In this research work, Silver nanoparticles were synthesized from Carica papaya leaf extract via green route. The physicochemical parameters including boiling point, color, odor, density, pH as well as the solubility of papaya leaf extract were first determined before proceeding with the synthesis of silver nanoparticles. The formation of Silver Nanoparticles first, was identified by color change from light brown to dark brown after the nucleation of the metal ions indicating that phytoconstituents of Carica papaya resulted in the reduction of Ag+ to Ag0, a phenomenon that could be attributed to the surface Plasmon absorption.

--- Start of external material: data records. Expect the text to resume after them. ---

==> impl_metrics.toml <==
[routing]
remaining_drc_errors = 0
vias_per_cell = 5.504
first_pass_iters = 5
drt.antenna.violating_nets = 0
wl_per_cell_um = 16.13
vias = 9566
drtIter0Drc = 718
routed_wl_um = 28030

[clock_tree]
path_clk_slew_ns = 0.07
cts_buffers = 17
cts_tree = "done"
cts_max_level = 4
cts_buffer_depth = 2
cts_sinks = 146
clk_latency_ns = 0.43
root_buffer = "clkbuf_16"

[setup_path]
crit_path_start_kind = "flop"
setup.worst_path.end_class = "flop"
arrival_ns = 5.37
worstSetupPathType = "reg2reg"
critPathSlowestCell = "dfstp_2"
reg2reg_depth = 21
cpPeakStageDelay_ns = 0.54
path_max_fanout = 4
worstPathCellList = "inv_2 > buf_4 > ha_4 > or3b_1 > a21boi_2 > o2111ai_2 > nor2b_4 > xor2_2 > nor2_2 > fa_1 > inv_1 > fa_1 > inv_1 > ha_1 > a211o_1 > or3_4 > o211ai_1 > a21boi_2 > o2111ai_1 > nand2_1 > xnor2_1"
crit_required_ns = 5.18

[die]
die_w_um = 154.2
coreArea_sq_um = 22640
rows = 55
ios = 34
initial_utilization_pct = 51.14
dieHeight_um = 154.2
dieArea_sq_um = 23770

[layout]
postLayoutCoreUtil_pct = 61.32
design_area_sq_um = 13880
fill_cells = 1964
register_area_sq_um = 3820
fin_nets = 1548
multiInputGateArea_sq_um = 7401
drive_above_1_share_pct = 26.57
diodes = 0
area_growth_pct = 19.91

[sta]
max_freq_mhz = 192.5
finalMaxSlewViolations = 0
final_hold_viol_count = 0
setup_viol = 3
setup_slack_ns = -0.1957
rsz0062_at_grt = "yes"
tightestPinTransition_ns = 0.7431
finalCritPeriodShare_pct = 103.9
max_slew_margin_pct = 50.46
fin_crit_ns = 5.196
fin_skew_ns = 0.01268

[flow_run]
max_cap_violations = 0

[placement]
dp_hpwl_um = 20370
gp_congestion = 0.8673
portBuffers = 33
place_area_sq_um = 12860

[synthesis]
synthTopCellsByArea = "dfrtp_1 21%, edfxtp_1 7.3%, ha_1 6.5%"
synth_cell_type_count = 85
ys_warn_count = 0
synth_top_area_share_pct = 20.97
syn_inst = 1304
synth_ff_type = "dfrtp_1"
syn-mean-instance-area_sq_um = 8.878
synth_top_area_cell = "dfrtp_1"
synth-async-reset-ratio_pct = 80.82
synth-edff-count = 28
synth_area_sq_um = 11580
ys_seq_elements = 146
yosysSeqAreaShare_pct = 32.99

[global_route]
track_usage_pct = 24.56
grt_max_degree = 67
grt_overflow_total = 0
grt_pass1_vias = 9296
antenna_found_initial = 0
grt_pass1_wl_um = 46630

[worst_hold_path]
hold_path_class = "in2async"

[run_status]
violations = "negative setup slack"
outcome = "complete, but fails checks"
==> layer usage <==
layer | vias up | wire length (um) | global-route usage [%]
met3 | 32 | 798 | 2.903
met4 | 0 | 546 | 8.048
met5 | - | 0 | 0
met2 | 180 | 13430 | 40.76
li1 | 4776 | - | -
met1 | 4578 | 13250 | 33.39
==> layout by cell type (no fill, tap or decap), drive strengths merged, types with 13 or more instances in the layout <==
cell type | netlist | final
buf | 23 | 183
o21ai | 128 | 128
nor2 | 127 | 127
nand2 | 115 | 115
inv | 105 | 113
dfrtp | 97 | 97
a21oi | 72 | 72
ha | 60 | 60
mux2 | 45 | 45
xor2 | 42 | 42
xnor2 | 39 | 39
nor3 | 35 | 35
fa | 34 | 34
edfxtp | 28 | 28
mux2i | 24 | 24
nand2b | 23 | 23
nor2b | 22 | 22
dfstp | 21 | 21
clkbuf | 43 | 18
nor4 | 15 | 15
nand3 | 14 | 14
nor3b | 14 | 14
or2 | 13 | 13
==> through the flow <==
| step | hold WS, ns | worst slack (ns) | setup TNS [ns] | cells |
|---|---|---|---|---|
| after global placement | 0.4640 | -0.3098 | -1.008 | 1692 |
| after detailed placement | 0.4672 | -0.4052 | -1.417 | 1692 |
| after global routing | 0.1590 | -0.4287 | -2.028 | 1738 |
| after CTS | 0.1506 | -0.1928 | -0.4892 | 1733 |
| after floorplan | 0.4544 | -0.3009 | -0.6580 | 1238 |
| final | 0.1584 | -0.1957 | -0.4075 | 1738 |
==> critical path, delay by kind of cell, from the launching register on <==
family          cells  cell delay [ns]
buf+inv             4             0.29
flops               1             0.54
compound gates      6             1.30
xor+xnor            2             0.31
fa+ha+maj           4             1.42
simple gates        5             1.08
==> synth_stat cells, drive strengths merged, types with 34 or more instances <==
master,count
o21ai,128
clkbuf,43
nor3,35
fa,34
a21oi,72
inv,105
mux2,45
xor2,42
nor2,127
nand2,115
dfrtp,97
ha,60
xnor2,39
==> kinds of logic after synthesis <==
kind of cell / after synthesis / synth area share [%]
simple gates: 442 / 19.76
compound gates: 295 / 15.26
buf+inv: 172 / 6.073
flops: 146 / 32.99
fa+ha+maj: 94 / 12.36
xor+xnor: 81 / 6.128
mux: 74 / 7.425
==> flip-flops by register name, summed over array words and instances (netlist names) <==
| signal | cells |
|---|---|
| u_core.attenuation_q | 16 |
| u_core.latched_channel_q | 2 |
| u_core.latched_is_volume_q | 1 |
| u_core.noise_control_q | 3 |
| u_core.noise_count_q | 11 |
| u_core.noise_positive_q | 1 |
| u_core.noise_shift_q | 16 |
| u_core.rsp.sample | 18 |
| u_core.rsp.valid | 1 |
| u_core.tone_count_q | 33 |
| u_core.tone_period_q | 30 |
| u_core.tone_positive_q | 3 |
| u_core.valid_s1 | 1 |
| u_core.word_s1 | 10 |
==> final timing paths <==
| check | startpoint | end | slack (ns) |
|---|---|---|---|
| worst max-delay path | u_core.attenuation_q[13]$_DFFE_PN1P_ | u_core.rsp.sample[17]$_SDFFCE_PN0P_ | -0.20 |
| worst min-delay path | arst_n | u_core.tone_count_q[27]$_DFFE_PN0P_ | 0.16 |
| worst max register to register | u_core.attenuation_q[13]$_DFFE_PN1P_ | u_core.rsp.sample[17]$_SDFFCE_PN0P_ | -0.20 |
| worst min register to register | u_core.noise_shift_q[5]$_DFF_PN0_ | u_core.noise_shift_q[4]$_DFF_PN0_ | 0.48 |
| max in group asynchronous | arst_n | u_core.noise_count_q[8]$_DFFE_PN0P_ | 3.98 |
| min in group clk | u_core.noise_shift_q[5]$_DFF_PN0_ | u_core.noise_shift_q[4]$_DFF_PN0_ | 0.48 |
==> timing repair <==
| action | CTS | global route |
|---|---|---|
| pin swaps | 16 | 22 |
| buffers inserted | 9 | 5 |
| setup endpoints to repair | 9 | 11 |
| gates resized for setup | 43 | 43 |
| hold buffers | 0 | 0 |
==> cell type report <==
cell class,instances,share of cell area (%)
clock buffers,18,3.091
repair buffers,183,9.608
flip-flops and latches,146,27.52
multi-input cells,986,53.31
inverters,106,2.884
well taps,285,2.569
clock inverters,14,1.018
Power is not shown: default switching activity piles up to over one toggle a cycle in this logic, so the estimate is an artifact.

The bio fabricated silver nanoparticles were characterized using UV – Visible and SEM to be certain of its formation before being deployed in the antibacterial studies. The UV-Vis spectral analysis showed maximum absorbance of 1.05 at a corresponding wavelength (λ max) of 400nm reflecting the surface Plasmon resonance of silver NPs from papaya leaves which is characteristic of Silver Nanoparticles. SEM image revealed that, the synthesized silver nanoparticles have a spinel like structure and an average size of about 50nm. The antibacterial studies of Silver nanoparticles were conducted against B. subtilis, K. pneunoniae, P. aeruginosa, E. coli, and S. typhi. Different concentrations of 100, 200, 300, 400 and 500μg/L of Silver nanoparticles were tested against each pathogen. The inhibition zone increases generally with increase in concentrations of silver nanoparticles. At higher concentration of 500μg/L, the zones of inhibition were in the following order; 24.44mm, 17.64mm, 17.52mm, 16.88mm, and 16.00mm for B. subtilis, P. aeruginosa, E. coli, K. pneumoniae and S. typhi respectively. The zone of inhibition for Augmentin was found to be higher compared to silver nanoparticles for each pathogen, except for P. aeruginosa where it is almost the same, an indication of high activity of silver nanoparticles against P. aeruginosa due to the comparability with Augmentin. For each concentration investigated, B. subtilis demonstrated higher zone of inhibition as compared to other pathogens studied in this work, hence, Ag NPs may be a potential antibiotic.